予感はなかったわけではない。でも、そこには目を向けないでうまく乗り越えていこうとしていたのに。


「どこで間違えたかなあ……」


ぽつりと呟いて、グイッとジョッキを呷る。

「飲みすぎないようにね」と莉子がカウンターの向こうで苦笑いを浮かべた。

彼と同棲していた部屋に閉じこもりたくなくて、会社の人たちにも会わないような場所に行きたくて、だけど誰かに話を聞いてほしくて。伊勢で働いている莉子を思い出し、衝動的に新幹線に飛び乗ったのだ。


「それにしても葉月、よくこの店までたどり着いたね」

「いや、けっこう迷ったけどね。おはらい町の通りにあるのかと思ったら路地裏だし、料亭って聞いてたけど居酒屋だし」

「それはごめんって。伊勢の路地裏にある居酒屋で働いてるって正直に言ったら、前職とのギャップが激しすぎて心配かけるかなって」

「まあ、いいんだけど。元気そうだし」


大学を卒業してすぐの頃、東京のOLとして働いていた莉子はげっそりしていた。仕事を辞めてニートになりながら再び就活をして、縁あってこの居酒屋で働くようになったという話は聞いていたけれど、そんな彼女は今、とても生き生きしている。

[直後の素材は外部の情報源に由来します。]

--- config.mk ---
export PLATFORM = sky130hd
export DESIGN_NAME = conv_0_acc_window
export DESIGN_NICKNAME = d
export VERILOG_FILES = /design/src/rtl/conv_0_pkg.sv /design/src/rtl/conv_0_acc_requant.sv /design/src/rtl/conv_0_acc_window.sv
export SDC_FILE = /design/constraint.sdc
export NUM_CORES = 1
export LEC_CHECK = 0
export BUFFER_PORTS_ARGS = -buffer_cell sky130_fd_sc_hd__buf_2
export CORE_UTILIZATION = 50
export CTS_CLUSTER_DIAMETER = 40
export DETAILED_ROUTE_END_ITERATION = 8
export GPL_ROUTABILITY_DRIVEN = 0
export PLACE_DENSITY = 0.67
export SLEW_MARGIN = 20
export SYNTH_ARGS = -nofsm -noshare
export SYNTH_HDL_FRONTEND = slang
export SYNTH_SLANG_ARGS = --single-unit
--- constraint.sdc ---
create_clock -name ap_clk -period 11.4 [get_ports ap_clk]
set_clock_uncertainty 0.05 [all_clocks]
set_input_delay 1.14 -clock ap_clk [delete_from_list [all_inputs] [get_ports ap_clk]]
set_output_delay 1.14 -clock ap_clk [all_outputs]
set_load 0.01 [all_outputs]
--- src/rtl/conv_0_pkg.sv ---
// Shared constants and types for the conv_0 window accumulator.
// Holds the product/output widths, the output clamp range and the
// accumulator flow-control state type.
package conv_0_pkg;

    localparam int unsigned PROD_WIDTH = 24;
    localparam int unsigned OUT_WIDTH  = 16;
    localparam int unsigned CNT_WIDTH  = 8;
    localparam int          OUT_MAX    = 32767;
    localparam int          OUT_MIN    = -32768;

    // ST_ACC: window filling, or last tap with the output free.
    // ST_STALL: last tap pending while the output register is occupied.
    typedef enum logic [0:0] {
        ST_ACC   = 1'b0,
        ST_STALL = 1'b1
    } state_e;

endpackage

--- src/rtl/conv_0_acc_requant.sv ---
// Combinational requantizer: round-half-up, arithmetic right shift, then
// clamp (CONV_0_ACC_SAT_EN defined) or truncate to OUT_WIDTH bits.
// Ports:
//   acc_i   - signed window sum
//   res_o_c - requantized result (combinational)
//   sat_o_c - result was clamped (combinational, 0 without CONV_0_ACC_SAT_EN)
module conv_0_acc_requant
    import conv_0_pkg::*;
#(
    parameter int unsigned ACC_WIDTH = 32,
    parameter int unsigned SHIFT     = 8
) (
    input  logic signed [ACC_WIDTH-1:0] acc_i,
    output logic        [OUT_WIDTH-1:0] res_o_c,
    output logic                        sat_o_c
);

    // One guard bit so adding the rounding constant cannot wrap.
    localparam int unsigned RW = ACC_WIDTH + 1;
    localparam logic signed [RW-1:0] RND = RW'((64'd1 << SHIFT) >> 1);

    logic signed [RW-1:0] sum_c;
    logic signed [RW-1:0] shr_c;

    assign sum_c = RW'(acc_i) + RND;
    assign shr_c = sum_c >>> SHIFT;

`ifdef CONV_0_ACC_SAT_EN
    localparam logic signed [RW-1:0] MAX_W = RW'(OUT_MAX);
    localparam logic signed [RW-1:0] MIN_W = RW'(OUT_MIN);

    // Clamp to the signed output range.
    always_comb begin
        res_o_c = OUT_WIDTH'(shr_c);
        sat_o_c = 1'b0;
        if (shr_c > MAX_W) begin
            res_o_c = OUT_WIDTH'(MAX_W);
            sat_o_c = 1'b1;
        end else if (shr_c < MIN_W) begin
            res_o_c = OUT_WIDTH'(MIN_W);
            sat_o_c = 1'b1;
        end
    end
`else
    // Plain truncation to the low output bits.
    assign res_o_c = OUT_WIDTH'(shr_c);
    assign sat_o_c = 1'b0;
`endif

endmodule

軒先で揺れる紺色の暖簾と、優しい明かりが灯る赤提灯。趣があるというか、渋いというか。そんな店の雰囲気にぴったりの若草色の作務衣は、莉子によく似合っていた。


「はい、唐揚げ。お待たせしました」


店員である莉子に絡む私を咎めることなく、カウンターにお皿を置くのは紺色の作務衣を着た店主の男性だ。

名前は以前、莉子から教えてもらったような気もするけれど、記憶から抜けている。ふたり揃って住み込みで働いているため、『ひとつ屋根の下の彼』と勝手に呼んで、よく莉子を冷やかしていた。

そんな彼の頭には白いタオルが巻かれている。その下からは短い金髪が見え、耳には無数のピアス穴が開いていた。つり目で強面で一見とっつきにくそうだけれど、この店主と莉子が最近本当にいい感じの関係であることを私は知っている。


「わ、おいしそう! ありがとうございます」


ゴツゴツと大きな唐揚げに歓声を上げる。千切りキャベツと一緒に盛られたそれはほわんと湯気が立っていて、まさに揚げたてといった感じだ。

箸をつける前にスマホのカメラアプリを起動する。飲みかけのビールジョッキも入るように写真を撮ってから、すでに数品食べてはいたけれど「いただきます」と改めて手を合わせた。